Below are records; reproduce exactly the lines from the first through the one containing "point type: flip-flop".

[Saved entries]

++++++++++++++++++++

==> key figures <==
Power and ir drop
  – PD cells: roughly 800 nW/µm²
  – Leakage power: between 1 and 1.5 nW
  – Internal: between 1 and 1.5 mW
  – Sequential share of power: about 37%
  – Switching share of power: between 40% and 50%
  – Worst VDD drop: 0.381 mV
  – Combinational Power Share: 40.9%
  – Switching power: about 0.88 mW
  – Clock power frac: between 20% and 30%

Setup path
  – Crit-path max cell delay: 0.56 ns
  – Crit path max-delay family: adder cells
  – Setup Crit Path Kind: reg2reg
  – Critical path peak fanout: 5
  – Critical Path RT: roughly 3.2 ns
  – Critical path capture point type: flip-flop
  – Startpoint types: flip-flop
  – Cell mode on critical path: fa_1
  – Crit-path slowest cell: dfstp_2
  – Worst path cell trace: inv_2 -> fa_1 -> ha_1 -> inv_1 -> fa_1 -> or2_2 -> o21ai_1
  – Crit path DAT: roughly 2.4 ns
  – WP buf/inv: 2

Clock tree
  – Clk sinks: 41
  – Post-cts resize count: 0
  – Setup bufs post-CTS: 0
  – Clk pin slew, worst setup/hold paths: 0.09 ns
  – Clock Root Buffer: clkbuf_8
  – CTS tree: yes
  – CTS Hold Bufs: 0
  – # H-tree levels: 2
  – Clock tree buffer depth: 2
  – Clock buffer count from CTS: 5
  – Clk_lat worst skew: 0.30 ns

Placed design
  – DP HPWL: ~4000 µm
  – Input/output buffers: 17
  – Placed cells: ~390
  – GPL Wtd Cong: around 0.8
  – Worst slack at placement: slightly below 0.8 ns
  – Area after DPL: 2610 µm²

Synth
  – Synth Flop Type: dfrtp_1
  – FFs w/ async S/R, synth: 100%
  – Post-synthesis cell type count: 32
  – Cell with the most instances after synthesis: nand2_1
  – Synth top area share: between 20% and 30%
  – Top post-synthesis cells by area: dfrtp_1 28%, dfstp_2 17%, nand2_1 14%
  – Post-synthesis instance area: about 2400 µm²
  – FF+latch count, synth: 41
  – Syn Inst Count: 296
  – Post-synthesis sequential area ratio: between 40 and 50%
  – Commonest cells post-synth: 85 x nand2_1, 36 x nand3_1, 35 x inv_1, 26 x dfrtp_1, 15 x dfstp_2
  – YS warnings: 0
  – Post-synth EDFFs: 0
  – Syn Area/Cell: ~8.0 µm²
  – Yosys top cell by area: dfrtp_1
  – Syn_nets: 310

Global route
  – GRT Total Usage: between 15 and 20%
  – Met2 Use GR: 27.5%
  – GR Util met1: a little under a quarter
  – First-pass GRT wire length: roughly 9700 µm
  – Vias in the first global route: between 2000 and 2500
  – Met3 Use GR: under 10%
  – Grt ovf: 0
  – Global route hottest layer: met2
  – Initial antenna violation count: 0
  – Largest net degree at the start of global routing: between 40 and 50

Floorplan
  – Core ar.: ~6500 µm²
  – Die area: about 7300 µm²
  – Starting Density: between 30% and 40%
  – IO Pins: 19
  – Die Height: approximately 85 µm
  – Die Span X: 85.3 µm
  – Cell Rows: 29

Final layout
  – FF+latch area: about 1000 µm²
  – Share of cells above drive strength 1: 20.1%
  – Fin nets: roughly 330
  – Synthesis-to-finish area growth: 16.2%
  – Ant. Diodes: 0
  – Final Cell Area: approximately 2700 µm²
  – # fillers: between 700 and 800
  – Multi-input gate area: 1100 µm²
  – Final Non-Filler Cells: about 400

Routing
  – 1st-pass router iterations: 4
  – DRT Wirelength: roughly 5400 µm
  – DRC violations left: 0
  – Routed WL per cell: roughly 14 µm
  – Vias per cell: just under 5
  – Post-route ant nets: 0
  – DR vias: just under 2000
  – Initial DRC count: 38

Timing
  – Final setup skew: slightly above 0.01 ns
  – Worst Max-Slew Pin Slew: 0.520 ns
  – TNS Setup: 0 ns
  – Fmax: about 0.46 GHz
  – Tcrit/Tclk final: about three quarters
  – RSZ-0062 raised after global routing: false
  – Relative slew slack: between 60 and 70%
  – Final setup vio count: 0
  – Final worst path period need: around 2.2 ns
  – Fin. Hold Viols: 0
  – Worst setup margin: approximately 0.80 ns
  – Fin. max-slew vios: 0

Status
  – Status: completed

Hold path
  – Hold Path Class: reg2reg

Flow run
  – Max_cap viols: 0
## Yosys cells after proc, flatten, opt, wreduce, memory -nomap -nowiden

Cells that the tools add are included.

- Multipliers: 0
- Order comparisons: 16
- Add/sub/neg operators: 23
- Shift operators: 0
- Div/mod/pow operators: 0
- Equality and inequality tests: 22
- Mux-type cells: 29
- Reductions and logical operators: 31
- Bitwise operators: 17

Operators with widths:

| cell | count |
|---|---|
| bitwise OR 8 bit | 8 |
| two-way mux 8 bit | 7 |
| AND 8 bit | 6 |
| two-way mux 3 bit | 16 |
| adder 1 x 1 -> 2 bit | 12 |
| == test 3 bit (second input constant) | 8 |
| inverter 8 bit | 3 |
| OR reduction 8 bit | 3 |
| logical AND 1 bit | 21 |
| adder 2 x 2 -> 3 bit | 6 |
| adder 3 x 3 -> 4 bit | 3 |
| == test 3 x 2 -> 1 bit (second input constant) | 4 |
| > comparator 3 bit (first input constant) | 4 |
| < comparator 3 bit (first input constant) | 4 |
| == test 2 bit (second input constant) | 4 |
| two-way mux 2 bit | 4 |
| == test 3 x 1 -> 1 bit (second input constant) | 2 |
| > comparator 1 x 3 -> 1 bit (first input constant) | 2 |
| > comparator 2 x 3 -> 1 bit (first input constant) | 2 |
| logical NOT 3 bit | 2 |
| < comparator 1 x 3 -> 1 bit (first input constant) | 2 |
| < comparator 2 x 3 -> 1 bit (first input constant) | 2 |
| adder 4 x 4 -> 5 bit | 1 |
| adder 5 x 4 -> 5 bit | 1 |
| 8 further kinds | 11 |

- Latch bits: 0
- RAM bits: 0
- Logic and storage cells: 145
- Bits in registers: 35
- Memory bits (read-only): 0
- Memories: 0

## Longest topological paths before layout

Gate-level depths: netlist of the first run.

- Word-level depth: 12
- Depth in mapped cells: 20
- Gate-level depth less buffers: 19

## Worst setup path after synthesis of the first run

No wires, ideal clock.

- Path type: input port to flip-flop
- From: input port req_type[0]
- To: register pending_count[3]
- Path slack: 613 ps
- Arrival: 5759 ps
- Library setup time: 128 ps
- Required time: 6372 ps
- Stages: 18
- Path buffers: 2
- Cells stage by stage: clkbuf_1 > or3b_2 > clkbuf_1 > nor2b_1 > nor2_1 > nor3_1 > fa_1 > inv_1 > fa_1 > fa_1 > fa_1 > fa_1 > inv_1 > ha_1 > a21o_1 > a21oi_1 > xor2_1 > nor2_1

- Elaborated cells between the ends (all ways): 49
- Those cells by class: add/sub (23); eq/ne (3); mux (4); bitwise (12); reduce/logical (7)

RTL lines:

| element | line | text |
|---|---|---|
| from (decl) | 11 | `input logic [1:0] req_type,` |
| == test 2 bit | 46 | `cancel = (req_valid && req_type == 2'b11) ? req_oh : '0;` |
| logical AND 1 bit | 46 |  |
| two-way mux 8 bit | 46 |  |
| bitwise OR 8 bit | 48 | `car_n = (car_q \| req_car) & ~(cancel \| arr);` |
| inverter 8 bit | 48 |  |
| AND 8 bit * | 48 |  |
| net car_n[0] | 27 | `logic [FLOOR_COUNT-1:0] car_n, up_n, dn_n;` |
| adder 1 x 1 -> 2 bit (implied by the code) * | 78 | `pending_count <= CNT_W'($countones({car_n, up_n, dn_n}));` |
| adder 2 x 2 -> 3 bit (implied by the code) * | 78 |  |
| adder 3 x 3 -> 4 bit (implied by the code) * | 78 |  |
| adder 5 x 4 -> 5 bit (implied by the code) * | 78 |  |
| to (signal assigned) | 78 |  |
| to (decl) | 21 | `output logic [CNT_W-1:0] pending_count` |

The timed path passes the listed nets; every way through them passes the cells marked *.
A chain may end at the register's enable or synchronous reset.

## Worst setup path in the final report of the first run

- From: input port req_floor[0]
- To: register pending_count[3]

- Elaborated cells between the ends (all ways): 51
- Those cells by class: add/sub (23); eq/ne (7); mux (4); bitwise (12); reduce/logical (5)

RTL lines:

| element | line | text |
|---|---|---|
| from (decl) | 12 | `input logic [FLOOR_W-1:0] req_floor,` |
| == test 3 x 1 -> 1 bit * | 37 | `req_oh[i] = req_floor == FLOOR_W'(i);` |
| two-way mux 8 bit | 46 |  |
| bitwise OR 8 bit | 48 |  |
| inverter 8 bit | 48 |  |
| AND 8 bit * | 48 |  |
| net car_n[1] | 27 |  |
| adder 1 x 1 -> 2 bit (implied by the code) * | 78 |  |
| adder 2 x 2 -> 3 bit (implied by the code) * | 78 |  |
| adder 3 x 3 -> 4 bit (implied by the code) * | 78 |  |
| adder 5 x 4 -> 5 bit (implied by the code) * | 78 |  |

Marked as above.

++++++++++++++++++++

Expected answer:
==> key figures <==
Power and ir drop
  – PD cells: roughly 800 nW/µm²
  – Leakage power: between 1 and 1.5 nW
  – Internal: between 1 and 1.5 mW
  – Sequential share of power: about 37%
  – Switching share of power: between 40% and 50%
  – Worst VDD drop: 0.381 mV
  – Combinational Power Share: 40.9%
  – Switching power: about 0.88 mW
  – Clock power frac: between 20% and 30%

Setup path
  – Crit-path max cell delay: 0.56 ns
  – Crit path max-delay family: adder cells
  – Setup Crit Path Kind: reg2reg
  – Critical path peak fanout: 5
  – Critical Path RT: roughly 3.2 ns
  – Critical path capture point type: flip-flop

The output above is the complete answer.